» Collected data entries:
┌────────
==> src/rtl/vote_sweep.sv <==
// vote_sweep: N-input minority/majority voter with a built-in exhaustive sweep.
// A sweep walks every N-bit vector from 0 to 2^N-1, emits one vote per cycle
// and tallies how many vectors voted 1. In IDLE a single external vector can
// be evaluated instead, with one cycle of latency.
//
// state   | meaning
// --------+---------------------------------------------------------------
// S_IDLE  | waiting; start launches a sweep, ext_valid evaluates ext_vec
// S_SWEEP | one vector per cycle, counter 0 .. 2^N-1, tally accumulates
// S_DONE  | single cycle after the last result; done/y_valid fall, then IDLE
module vote_sweep #(
    parameter int N  = 3,
    parameter int CW = N + 1
) (
    input  logic          clk,
    input  logic          rst,
    input  logic          start,
    input  logic          mode,
    input  logic          ext_valid,
    input  logic [N-1:0]  ext_vec,
    output logic          busy,
    output logic          done,
    output logic          y_valid,
    output logic [N-1:0]  vec_out,
    output logic          y_out,
    output logic [CW-1:0] ones_count
);

    // Width of a popcount of N bits and the minority threshold T = (N-1)/2.
    localparam int            PW     = $clog2(N + 1);
    localparam logic [PW-1:0] C_T    = PW'((N - 1) / 2);
    // Counter is one bit wider than a vector so the terminal compare is exact.
    localparam logic [N:0]    C_LAST = {1'b0, {N{1'b1}}};
    localparam logic [N:0]    C_ONE  = {{N{1'b0}}, 1'b1};

    generate
        if (N < 3 || N > 15 || (N % 2) == 0) begin : g_bad_n
            $error("vote_sweep: N must be odd and within 3..15");
        end
        if (CW < N + 1) begin : g_bad_cw
            $error("vote_sweep: CW must be at least N+1 to hold 2^N");
        end
    endgenerate

    typedef enum logic [1:0] {
        S_IDLE  = 2'd0,
        S_SWEEP = 2'd1,
        S_DONE  = 2'd2
    } state_t;

    state_t         r_state;
    state_t         w_state_nxt;
    logic           w_acc_start;
    logic           w_acc_ext;
    logic           w_last;
    logic           w_y_cnt;
    logic           w_y_ext;

    logic [N:0]     r_cnt;
    logic           r_mode_q;
    logic           r_busy;
    logic           r_done;
    logic           r_y_valid;
    logic [N-1:0]   r_vec_out;
    logic           r_y_out;
    logic [CW-1:0]  r_ones_count;

    // Plain ripple sum of the input bits; synthesis is free to build a tree.
    function automatic logic [PW-1:0] popcount(input logic [N-1:0] v);
        logic [PW-1:0] s;
        s = '0;
        for (int i = 0; i < N; i++) begin
            s = s + PW'(v[i]);
        end
        return s;
    endfunction

    // Minority is popcount <= T; majority is its complement (N odd, no ties).
    function automatic logic vote(input logic [N-1:0] v, input logic maj);
        return (popcount(v) <= C_T) ^ maj;
    endfunction

    // Sweep votes use the mode latched at start; single vectors use live mode.
    always_comb begin
        w_y_cnt = vote(r_cnt[N-1:0], r_mode_q);
        w_y_ext = vote(ext_vec, mode);
    end

    // State register.
    always_ff @(posedge clk) begin
        if (rst) begin
            r_state <= S_IDLE;
        end else begin
            r_state <= w_state_nxt;
        end
    end

    // Next-state logic and request acceptance; start outranks ext_valid.
    always_comb begin
        w_state_nxt = r_state;
        w_acc_start = 1'b0;
        w_acc_ext   = 1'b0;
        w_last      = 1'b0;
        case (r_state)
            S_IDLE: begin
                if (start) begin
                    w_acc_start = 1'b1;
                    w_state_nxt = S_SWEEP;
                end else if (ext_valid) begin
                    w_acc_ext = 1'b1;
                end
            end
            S_SWEEP: begin
                if (r_cnt == C_LAST) begin
                    w_last      = 1'b1;
                    w_state_nxt = S_DONE;
                end
            end
            S_DONE: begin
                w_state_nxt = S_IDLE;
            end
            default: begin
                w_state_nxt = S_IDLE;
            end
        endcase
    end

    // Datapath: counter, tally, result registers and status flags.
    always_ff @(posedge clk) begin
        if (rst) begin
            r_cnt        <= '0;
            r_mode_q     <= 1'b0;
            r_busy       <= 1'b0;
            r_done       <= 1'b0;
            r_y_valid    <= 1'b0;
            r_vec_out    <= '0;
            r_y_out      <= 1'b0;
            r_ones_count <= '0;
        end else begin
            r_y_valid <= 1'b0;
            r_done    <= 1'b0;
            if (w_acc_start) begin
                r_cnt        <= '0;
                r_ones_count <= '0;
                r_mode_q     <= mode;
                r_busy       <= 1'b1;
            end
            if (w_acc_ext) begin
                r_vec_out <= ext_vec;
                r_y_out   <= w_y_ext;
                r_y_valid <= 1'b1;
                r_mode_q  <= mode;
            end
            if (r_state == S_SWEEP) begin
                r_vec_out    <= r_cnt[N-1:0];
                r_y_out      <= w_y_cnt;
                r_y_valid    <= 1'b1;
                r_ones_count <= r_ones_count + CW'(w_y_cnt);
                r_cnt        <= r_cnt + C_ONE;
                if (w_last) begin
                    r_done <= 1'b1;
                    r_busy <= 1'b0;
                end
            end
        end
    end

    // Outputs come straight from registers.
    always_comb begin
        busy       = r_busy;
        done       = r_done;
        y_valid    = r_y_valid;
        vec_out    = r_vec_out;
        y_out      = r_y_out;
        ones_count = r_ones_count;
    end

endmodule
==> config.mk <==
export PLATFORM = sky130hd
export DESIGN_NAME = vote_sweep
export DESIGN_NICKNAME = d
export VERILOG_FILES = /design/src/rtl/vote_sweep.sv
export SDC_FILE = /design/constraint.sdc
export NUM_CORES = 1
export LEC_CHECK = 0
export ABC_CLOCK_PERIOD_IN_PS = 2500
export CORE_MARGIN = 2
export CORE_UTILIZATION = 51
export CTS_BUF_LIST = sky130_fd_sc_hd__clkbuf_8
export DETAILED_ROUTE_END_ITERATION = 8
export GPL_TIMING_DRIVEN = 0
export PLACE_DENSITY = 0.9
export SKIP_CTS_REPAIR_TIMING = 1
export SYNTH_ARGS = -nofsm -noshare
export SYNTH_HDL_FRONTEND = slang
export SYNTH_SLANG_ARGS = --single-unit
==> constraint.sdc <==
create_clock -name clk -period 2.5 [get_ports clk]
set_input_delay 0.25 -clock clk [delete_from_list [all_inputs] [get_ports clk]]
set_output_delay 0.25 -clock clk [all_outputs]
set_load 0.02 [all_outputs]
==> metrics.txt <==
slew at the pin closest to its max-slew limit 0.436 ns; startpoint-to-endpoint class of the critical path reg2reg; Rel. slew slack 71.0%; cell at the root of the clock tree sky130_fd_sc_hd__clkbuf_8; synthesis-to-layout area growth 27.8%; power share of the combinational group 17.9%; ports placed on the boundary 19; outcome finished clean; Routed Antenna Nets 0; vias in the first global route 650; highest fanout seen on the critical path 7; Core Footprint 1670 µm²; DRC violations left 0; shortest clock period the worst path allows after layout 2.21 ns; crit path max-delay cell type sky130_fd_sc_hd__dfxtp_1; most common cell after layout, fill and taps aside sky130_fd_sc_hd__nor2_1; RSZ-0062 raised after global routing no; final clock skew 0.00264 ns; max cap viols 0; Switch Pwr 164 µW; Antenna Cells 0; clk sinks 18; endpoint arrival time on the critical path 2.34 ns; via density per instance 5.87; Critical Path Source Type flip-flop; sum of buffers and inverters on the critical path 0; TritonCTS clock tree built; overall routed net length 1880 µm; Final Cycle Share 88.3%; overflow left after global routing 0; weighted congestion reported at the end of routability-driven placement 0.849; filler cell count 120; cells along the critical path ha_1 > a21oi_1 > xor2_1 > ha_1 > ha_1 > mux2_2 > a22oi_1 > nor2_1; Area contributors post-synth sky130_fd_sc_hd__dfxtp_1, sky130_fd_sc_hd__nor2_1, sky130_fd_sc_hd__ha_1; routed wire length per instance 14.3 µm; Cell Area, Synth 886 µm²; CP delay by family, top adder cells; proportion of total power due to net switching 24.7%; total vias in the final route 775; clock buffer depth 2; count of state elements after synthesis 18; highest attainable clock frequency 453 MHz; Clk Latency, worst-skew pair 0.25 ns; internal power 499 µW; pins over their slew limit 0; final setup violation count 0; Chip Width 45.7 µm; standard-cell row count 15; Slowest Stage Delay on Critical Path 0.44 ns; leakage 0.000465 µW; clock-pin slew of the registers on the worst-case setup and hold paths 0.07 ns; number of levels in the clock H-tree 1; Setup TNS Final 0 ns; die area 2090 µm²; commonest cells after routing, fill and taps aside sky130_fd_sc_hd__nor2_1, sky130_fd_sc_hd__dfxtp_1, sky130_fd_sc_hd__clkdlybuf4s50_1; total of buffers placed on input and output ports 17; clock network fraction of design power 35.2%; die height 45.7 µm; wire length of the first global-routing pass 2850 µm; Seq pwr share 46.9%; net count after synthesis 107; total area of sequential cells 360 µm²; PwrDens 586 nW/µm²; Initial DRT Pass Iterations 4; Yosys top cell area share 40.7%; cell repeated most along the worst path sky130_fd_sc_hd__ha_1; Starting Density 53.0%; CP required 2.63 ns; Distinct cells, synth 29; number of buffers created by CTS 3; HPWL reported at the end of detailed placement 1300 µm; Gate Count Post-Synth 94; Crit. End Element flip-flop; DRT iter0 DRCs 17; Tightest Hold Check Type in2reg; Multi-input gate area 483 µm²; overall fraction of global-route tracks in use 19.0%; fraction of final layout cells sized beyond drive strength 1 16.5%; maximum number of pins on one net before global-route repair 11; sequential-to-total area share from yosys stat 40.7%; worst hold slack across all endpoints 0.282 ns; peak ir drop on the vdd network 0.502 mV; layout net count 129; Yosys warning count 0; syn_area_per_cell 9.42 µm²; cell type with the largest total area after synthesis sky130_fd_sc_hd__dfxtp_1; initial antenna violation count 0; Final Hold Violating Endpoints 0
## worst paths after layout
kind / startpoint / to / slack [ns] / cells after the start
worst max-delay path: r_cnt[2]$_SDFFE_PP0P_ / ones_count[2]$_SDFFE_PP0P_ / 0.29 / 8
worst min-delay path: rst / vec_out[0]$_SDFFE_PP0P_ / 0.28 / 2
worst max register to register: r_cnt[2]$_SDFFE_PP0P_ / ones_count[2]$_SDFFE_PP0P_ / 0.29 / 8
worst min register to register: busy$_SDFF_PP0_ / busy$_SDFF_PP0_ / 0.50 / 2
## stage by stage
step | utilization, % | total power, µW | cells | setup WS, ns | cell area [µm²]
after floorplan | - | 388 | 94 | 0.573 | 886
after global placement | 64.5 | 429 | 128 | 0.425 | 1080
after detailed placement | 64.5 | 434 | 128 | 0.375 | 1080
after CTS | 67.8 | 665 | 132 | 0.307 | 1130
after global routing | 67.8 | 688 | 132 | 0.0824 | 1130
final | 67.8 | 663 | 132 | 0.294 | 1130
## registers in the layout, indices dropped and copies added (netlist names)
signal / flops
busy: 1
y_valid: 1
vec_out: 3
r_cnt: 4
ones_count: 4
y_out: 1
r_mode_q: 1
r_state: 2
done: 1
## Yosys cell counts
cell type and instances:
sky130_fd_sc_hd__dfxtp_1 18, sky130_fd_sc_hd__nand2_1 6, sky130_fd_sc_hd__buf_1 1, sky130_fd_sc_hd__nand3_1 2
sky130_fd_sc_hd__o21a_1 1, sky130_fd_sc_hd__o21bai_2 1, sky130_fd_sc_hd__mux2i_1 1, sky130_fd_sc_hd__nor2_1 19
sky130_fd_sc_hd__nand3b_1 1, sky130_fd_sc_hd__a311oi_1 3, sky130_fd_sc_hd__nor3b_1 1, sky130_fd_sc_hd__nand2b_4 2
sky130_fd_sc_hd__a21o_1 1, sky130_fd_sc_hd__nor2_2 1, sky130_fd_sc_hd__buf_6 2, sky130_fd_sc_hd__nor3_1 3
sky130_fd_sc_hd__xor2_1 2, sky130_fd_sc_hd__a21oi_4 1, sky130_fd_sc_hd__clkbuf_2 1, sky130_fd_sc_hd__inv_2 1
sky130_fd_sc_hd__a22oi_1 7, sky130_fd_sc_hd__ha_1 5, sky130_fd_sc_hd__mux2_4 1, sky130_fd_sc_hd__and2b_1 1
sky130_fd_sc_hd__o21ai_0 2, sky130_fd_sc_hd__a21oi_1 4, sky130_fd_sc_hd__buf_4 1, sky130_fd_sc_hd__nor2b_1 1
sky130_fd_sc_hd__mux2_2 4
## worst reg2reg max path, stage by stage, from the launching register on
cell and delay (ns):
sky130_fd_sc_hd__dfxtp_1 0.44, sky130_fd_sc_hd__ha_1 0.28, sky130_fd_sc_hd__a21oi_1 0.18, sky130_fd_sc_hd__xor2_1 0.24, sky130_fd_sc_hd__ha_1 0.23, sky130_fd_sc_hd__ha_1 0.17, sky130_fd_sc_hd__mux2_2 0.33, sky130_fd_sc_hd__a22oi_1 0.16
sky130_fd_sc_hd__nor2_1 0.05
## cell type report
cell class,instances,area share (%)
clock buffers,4,4.86
repair buffers,17,15.0
inverters,1,0.331
plain buffers,5,3.43
well taps,17,1.88
flip-flops and latches,18,31.8
multi-input cells,70,42.7
## routing by layer
| metal | routed length, µm | GRT usage, % | vias to the layer above |
|---|---|---|---|
| li1 | - | - | 373 |
| met1 | 872 | 25.9 | 382 |
| met2 | 927 | 28.7 | 15 |
| met3 | 53 | 4.76 | 5 |
| met4 | 30 | 7.06 | 0 |
| met5 | 0 | 0 | - |
## logic make-up after synthesis
group	after synthesis	synth area share (%)
simple gates	37	20.5
compound gates	20	17.1
flops	18	40.7
buf+inv	6	4.80
mux	6	7.91
fa+ha+maj	5	7.06
xor+xnor	2	1.98
## power groups by stage
| stage | clock network (µW) | registers [µW] | logic, µW |
|---|---|---|---|
| 3_3_place_gp | 0 | 316 | 113 |
| 4_1_cts | 236 | 311 | 118 |
| 3_5_place_dp | 0 | 317 | 116 |
| 5_1_grt | 249 | 313 | 126 |
| 2_1_floorplan | 0 | 329 | 58.7 |
| 6_report | 234 | 311 | 119 |
Power figures use the tool's default switching activity.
└────────
» Try it: Copy out only the lines running from the beginning of the data to the line with "2^N-1, tally accumulates", both ends included.

» Response area:
==> src/rtl/vote_sweep.sv <==
// vote_sweep: N-input minority/majority voter with a built-in exhaustive sweep.
// A sweep walks every N-bit vector from 0 to 2^N-1, emits one vote per cycle
// and tallies how many vectors voted 1. In IDLE a single external vector can
// be evaluated instead, with one cycle of latency.
//
// state   | meaning
// --------+---------------------------------------------------------------
// S_IDLE  | waiting; start launches a sweep, ext_valid evaluates ext_vec
// S_SWEEP | one vector per cycle, counter 0 .. 2^N-1, tally accumulates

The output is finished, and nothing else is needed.